Arkansas Has One Of Lowest Dentist-Access Rates, Study Shows

By The Associated Press

LITTLE ROCK -- Arkansas faces a looming dental “crisis” as it fails to attract young dentists to replace retirees in a state with one of the nation’s lowest access levels, a new study shows.

Arkansas ranks 50th in the nation in the number of dentists it has serving every 100,000 residents in the state, in front of only Mississippi, the report shows. It suggests lawmakers set aside $1 million during next year’s legislative session to establish a Center for Dental Education at the University of Arkansas for Medical Sciences.

Arkansas is one of 16 states that don’t have a dental school.

“There’s going to be a crisis in dental work force in the next decade or so, and we need to be working on it now, not waiting until it hits us,” Dr. Lynn Douglas Mouden, director of the Arkansas Department of Health’s Office of Oral Health, told the Arkansas Democrat-Gazette.

On average, there are about 40.3 dentists to serve every 100,000 people in Arkansas, the study found. The national average is 60 dentists per 100,000 people.

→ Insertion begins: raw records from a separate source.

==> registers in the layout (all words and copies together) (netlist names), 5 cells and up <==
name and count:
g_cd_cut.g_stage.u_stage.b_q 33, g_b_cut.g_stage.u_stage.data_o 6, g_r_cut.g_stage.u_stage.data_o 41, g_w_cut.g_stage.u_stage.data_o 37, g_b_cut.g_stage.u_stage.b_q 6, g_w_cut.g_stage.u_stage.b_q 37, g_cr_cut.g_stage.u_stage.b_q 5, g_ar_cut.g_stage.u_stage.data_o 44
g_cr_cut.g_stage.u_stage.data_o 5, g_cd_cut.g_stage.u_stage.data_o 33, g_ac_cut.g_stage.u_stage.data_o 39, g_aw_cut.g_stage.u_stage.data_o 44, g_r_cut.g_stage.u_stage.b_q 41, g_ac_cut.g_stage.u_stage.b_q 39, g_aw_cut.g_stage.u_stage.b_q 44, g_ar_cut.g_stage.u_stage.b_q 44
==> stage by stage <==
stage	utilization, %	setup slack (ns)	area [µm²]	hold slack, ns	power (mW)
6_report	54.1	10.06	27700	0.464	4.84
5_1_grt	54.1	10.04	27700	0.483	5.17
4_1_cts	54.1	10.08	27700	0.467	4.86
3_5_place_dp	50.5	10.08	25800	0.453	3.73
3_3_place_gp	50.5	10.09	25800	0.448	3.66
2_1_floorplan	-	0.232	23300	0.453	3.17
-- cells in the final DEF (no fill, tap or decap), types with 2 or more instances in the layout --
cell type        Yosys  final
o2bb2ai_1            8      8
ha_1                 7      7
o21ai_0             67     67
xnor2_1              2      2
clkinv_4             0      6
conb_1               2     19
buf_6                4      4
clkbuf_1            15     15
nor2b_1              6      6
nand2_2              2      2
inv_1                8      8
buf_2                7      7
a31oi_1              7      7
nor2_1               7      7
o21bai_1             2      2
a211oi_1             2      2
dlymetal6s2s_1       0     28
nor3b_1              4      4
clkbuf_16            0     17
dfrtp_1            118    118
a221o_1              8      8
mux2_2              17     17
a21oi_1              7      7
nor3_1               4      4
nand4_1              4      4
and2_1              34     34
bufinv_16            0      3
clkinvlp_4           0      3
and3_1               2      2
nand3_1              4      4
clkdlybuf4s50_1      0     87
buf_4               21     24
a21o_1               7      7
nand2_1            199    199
==> src/rtl/controle_banco.sv <==
// Instruction sequencer for a 4x8 register bank: read up to two registers, run the ALU, write back.
// Optional zero/carry flags are built only when CONTROLE_FLAGS_EN is defined.
module controle_banco #(
    parameter int unsigned DATA_W = 8,
    parameter int unsigned ADDR_W = 2
) (
    input  logic                          clk,
    input  logic                          reset,
    input  logic                          instr_valid,
    output logic                          instr_ready,
    input  logic [2+3*ADDR_W+DATA_W-1:0]  instr,
    output logic [ADDR_W-1:0]             sr1,
    output logic [ADDR_W-1:0]             sr2,
    input  logic [DATA_W-1:0]             rdData1,
    input  logic [DATA_W-1:0]             rdData2,
    output logic [ADDR_W-1:0]             dr,
    output logic [DATA_W-1:0]             wrData,
    output logic                          write,
    output logic                          done,
    output logic [DATA_W-1:0]             result,
    output logic                          flag_z,
    output logic                          flag_c
);

    localparam int unsigned INSTR_W = 2 + 3*ADDR_W + DATA_W;
    localparam logic [1:0] OP_ADD = 2'b00;
    localparam logic [1:0] OP_SUB = 2'b01;
    localparam logic [1:0] OP_AND = 2'b10;
    localparam logic [1:0] OP_LDI = 2'b11;

    typedef enum logic [1:0] {IDLE, EXEC, WB} state_t;

    state_t              state;
    logic [1:0]          op_q;
    logic [ADDR_W-1:0]   dr_q;
    logic [DATA_W-1:0]   imm_q;
    logic [DATA_W-1:0]   alu_val;

    wire [1:0]        f_op  = instr[INSTR_W-1 -: 2];
    wire [ADDR_W-1:0] f_dr  = instr[INSTR_W-3 -: ADDR_W];
    wire [ADDR_W-1:0] f_sr1 = instr[INSTR_W-3-ADDR_W -: ADDR_W];
    wire [ADDR_W-1:0] f_sr2 = instr[DATA_W+ADDR_W-1 -: ADDR_W];
    wire [DATA_W-1:0] f_imm = instr[DATA_W-1:0];

    // ALU operates on the bank's combinational read data during EXEC
    always_comb begin
        alu_val = imm_q;
        case (op_q)
            OP_ADD:  alu_val = rdData1 + rdData2;
            OP_SUB:  alu_val = rdData1 - rdData2;
            OP_AND:  alu_val = rdData1 & rdData2;
            default: alu_val = imm_q;
        endcase
    end

`ifdef CONTROLE_FLAGS_EN
    logic alu_carry;
    logic carry_q;

    // Carry on ADD is a wrapped sum; on SUB it is an unsigned borrow
    always_comb begin
        alu_carry = 1'b0;
        case (op_q)
            OP_ADD:  alu_carry = (alu_val < rdData1);
            OP_SUB:  alu_carry = (rdData1 < rdData2);
            default: alu_carry = 1'b0;
        endcase
    end
`else
    assign flag_z = 1'b0;
    assign flag_c = 1'b0;
`endif

    always_ff @(posedge clk) begin
        if (!reset) begin
            state       <= IDLE;
            instr_ready <= 1'b0;
            write       <= 1'b0;
            done        <= 1'b0;
            result      <= '0;
            sr1         <= '0;
            sr2         <= '0;
            dr          <= '0;
            wrData      <= '0;
            op_q        <= '0;
            dr_q        <= '0;
            imm_q       <= '0;
`ifdef CONTROLE_FLAGS_EN
            carry_q     <= 1'b0;
            flag_z      <= 1'b0;
            flag_c      <= 1'b0;
`endif
        end else begin
            write <= 1'b0;
            done  <= 1'b0;
            case (state)
                IDLE: begin
                    if (instr_ready && instr_valid) begin
                        op_q        <= f_op;
                        dr_q        <= f_dr;
                        imm_q       <= f_imm;
                        // LDI leaves the read ports where they were
                        if (f_op != OP_LDI) begin
                            sr1 <= f_sr1;
                            sr2 <= f_sr2;
                        end
                        instr_ready <= 1'b0;
                        state       <= EXEC;
                    end else begin
                        instr_ready <= 1'b1;
                    end
                end
                EXEC: begin
                    wrData  <= alu_val;
                    dr      <= dr_q;
`ifdef CONTROLE_FLAGS_EN
                    carry_q <= alu_carry;
`endif
                    state   <= WB;
                end
                WB: begin
                    write       <= 1'b1;
                    done        <= 1'b1;
                    result      <= wrData;
`ifdef CONTROLE_FLAGS_EN
                    flag_z      <= (wrData == '0);
                    flag_c      <= carry_q;
`endif
                    instr_ready <= 1'b1;
                    state       <= IDLE;
                end
                default: state <= IDLE;
            endcase
        end
    end

endmodule
## config.mk

```make
export PLATFORM = sky130hd
export DESIGN_NAME = output_dispatch
export DESIGN_NICKNAME = d
export VERILOG_FILES = /design/src/rtl/output_dispatch.sv
export SDC_FILE = /design/constraint.sdc
export NUM_CORES = 1
export LEC_CHECK = 0
export ABC_AREA = 1
export BUFFER_PORTS_ARGS = -buffer_cell sky130_fd_sc_hd__buf_4
export CAP_MARGIN = 20
export CORE_ASPECT_RATIO = 1.2
export CORE_MARGIN = 4
export CORE_UTILIZATION = 55
export CTS_CLUSTER_SIZE = 16
export DETAILED_ROUTE_END_ITERATION = 16
export GPL_TIMING_DRIVEN = 0
export PLACE_DENSITY = 0.76
export SYNTH_ARGS = -nofsm -noshare
export SYNTH_HDL_FRONTEND = slang
export SYNTH_SLANG_ARGS = --single-unit
```

## constraint.sdc

```tcl
create_clock -name clk_in -period 4.6 [get_ports clk_in]
set_input_delay 0.92 -clock clk_in [delete_from_list [all_inputs] [get_ports clk_in]]
set_output_delay 0.92 -clock clk_in [all_outputs]
set_load 0.05 [all_outputs]
```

The numbers grow even smaller when considering the number of dentists in the state’s rural areas, as opposed to central and northwest Arkansas. Four Arkansas counties — Calhoun, Cleveland, Perry and Newton — have no dentists, and 32 counties have five dentists or fewer. Sixty percent of the 1,175 dentists practicing in Arkansas are in eight of 75 counties.

In many rural communities, people have to drive 40 to 60 miles to see a dentist, said state Rep. Clark Hall, D-Marvell, who sponsored legislation last year requesting the report.

For decades, Arkansas relied on special agreements with eight dental schools in seven states that produce about 30 graduates a year. The state is paying $1.45 million this year for the 97 Arkansans now enrolled through those agreements.

But state officials say they can no longer rely on the agreements to produce enough dentists to meet the need.

“The present system, though it was good historically, won’t measure up in the future,” said Dr. Charles O. Cranford, a professor at the University of Arkansas for Medical Sciences College of Public Health.

However, creating dental schools prove to be expensive propositions for states, something lawmakers will have to consider.